Em uma decisão que repercute no cenário econômico sul-americano, os deputados argentinos aprovaram uma reforma que proíbe o Banco Central do país de financiar o gasto público. A medida, que impede a concessão de empréstimos e adiantamentos ao Tesouro e às províncias, tem como objetivo conter despesas e controlar a inflação.
Segundo o portal Tribuna do Sertão, que repercutiu a aprovação, a mudança representa um passo significativo na política econômica do governo argentino, que busca reduzir a dependência do financiamento monetário. A proibição atinge diretamente a relação entre a autoridade monetária e o Executivo, historicamente marcada por operações que ampliavam a base monetária.
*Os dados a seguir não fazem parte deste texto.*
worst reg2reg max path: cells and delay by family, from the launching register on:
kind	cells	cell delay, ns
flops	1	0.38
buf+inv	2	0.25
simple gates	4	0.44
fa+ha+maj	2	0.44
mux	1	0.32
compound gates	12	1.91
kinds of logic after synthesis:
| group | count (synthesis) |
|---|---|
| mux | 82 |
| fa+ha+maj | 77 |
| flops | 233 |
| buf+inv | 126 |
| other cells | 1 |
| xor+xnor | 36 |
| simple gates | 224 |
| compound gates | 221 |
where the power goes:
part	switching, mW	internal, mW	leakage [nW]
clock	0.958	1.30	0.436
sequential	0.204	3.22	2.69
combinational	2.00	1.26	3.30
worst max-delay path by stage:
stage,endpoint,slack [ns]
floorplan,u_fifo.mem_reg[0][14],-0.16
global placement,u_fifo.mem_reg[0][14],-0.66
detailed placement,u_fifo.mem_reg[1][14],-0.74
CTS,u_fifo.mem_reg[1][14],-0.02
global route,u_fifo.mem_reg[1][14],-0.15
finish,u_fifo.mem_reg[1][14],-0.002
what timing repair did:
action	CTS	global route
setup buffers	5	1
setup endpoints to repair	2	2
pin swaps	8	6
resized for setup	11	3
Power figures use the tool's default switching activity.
[src/design/sbda_pkg.sv]
package sbda_pkg;

    // Width of the signed input word.
    localparam int VALUE_BITS = 32;

    // Decimal digits needed for the largest magnitude, 2^(VALUE_BITS-1).
    // VALUE_BITS*3/10 tracks VALUE_BITS*log10(2) closely enough over 8..64 bits.
    localparam int DIGIT_SLOTS = (VALUE_BITS * 3) / 10 + 1;
    localparam int BCD_BITS    = 4 * DIGIT_SLOTS;
    localparam int BIT_CNT_W   = $clog2(VALUE_BITS);
    localparam int DIG_CNT_W   = $clog2(DIGIT_SLOTS + 1);

    // ASCII codes.
    localparam logic [7:0] CHAR_ZERO  = 8'd48;
    localparam logic [7:0] CHAR_MINUS = 8'd45;

    // Operations of the shared BCD shift unit.
    typedef enum logic [1:0] {
        BCD_HOLD   = 2'd0,
        BCD_LOAD   = 2'd1,
        BCD_DABBLE = 2'd2,
        BCD_SHIFT  = 2'd3
    } bcd_op_t;

    // Status returned by the BCD unit to the sequencer.
    typedef struct packed {
        logic [3:0] top_digit;
        logic       top_zero;
    } bcd_stat_t;

endpackage

[src/design/sbda_bcd_core.sv]
module sbda_bcd_core (
    input  logic                             clk,
    input  sbda_pkg::bcd_op_t                op,
    input  logic [sbda_pkg::VALUE_BITS-1:0]  mag,
    output sbda_pkg::bcd_stat_t              stat
);
    import sbda_pkg::*;

    logic [VALUE_BITS-1:0] bin_reg;
    logic [VALUE_BITS-1:0] bin_next;
    logic [BCD_BITS-1:0]   bcd_reg;
    logic [BCD_BITS-1:0]   bcd_next;
    logic [BCD_BITS-1:0]   bcd_adj;

    // Add three to every digit of five or more before the next doubling.
    always_comb
    begin
        for (int d = 0; d < DIGIT_SLOTS; d++)
        begin
            if (bcd_reg[4*d +: 4] >= 4'd5)
            begin
                bcd_adj[4*d +: 4] = bcd_reg[4*d +: 4] + 4'd3;
            end
            else
            begin
                bcd_adj[4*d +: 4] = bcd_reg[4*d +: 4];
            end
        end
    end

    // One step of the shared unit per cycle, chosen by the sequencer.
    always_comb
    begin
        bin_next = bin_reg;
        bcd_next = bcd_reg;
        case (op)
            BCD_LOAD:
            begin
                bin_next = mag;
                bcd_next = '0;
            end
            BCD_DABBLE:
            begin
                bin_next = {bin_reg[VALUE_BITS-2:0], 1'b0};
                bcd_next = {bcd_adj[BCD_BITS-2:0], bin_reg[VALUE_BITS-1]};
            end
            BCD_SHIFT:
            begin
                bcd_next = {bcd_reg[BCD_BITS-5:0], 4'd0};
            end
            default:
            begin
                bin_next = bin_reg;
                bcd_next = bcd_reg;
            end
        endcase
    end

    always_ff @(posedge clk)
    begin
        bin_reg <= bin_next;
        bcd_reg <= bcd_next;
    end

    // The most significant digit is always the one presented.
    assign stat.top_digit = bcd_reg[BCD_BITS-1 -: 4];
    assign stat.top_zero  = (bcd_reg[BCD_BITS-1 -: 4] == 4'd0);

endmodule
A medida levanta debates sobre os impactos na capacidade de investimento do Estado e na rolagem da dívida pública, mas é vista por analistas como um sinal de compromisso com a estabilidade. A Argentina enfrenta há anos desafios inflacionários, e a reforma é apresentada como uma ferramenta para ancorar expectativas.
O próximo passo esperado é a sanção presidencial e a implementação prática da regra, que exigirá ajuste fiscal e maior disciplina orçamentária. A oposição, no entanto, já sinaliza resistência, argumentando que a medida pode limitar a ação do Estado em momentos de crise.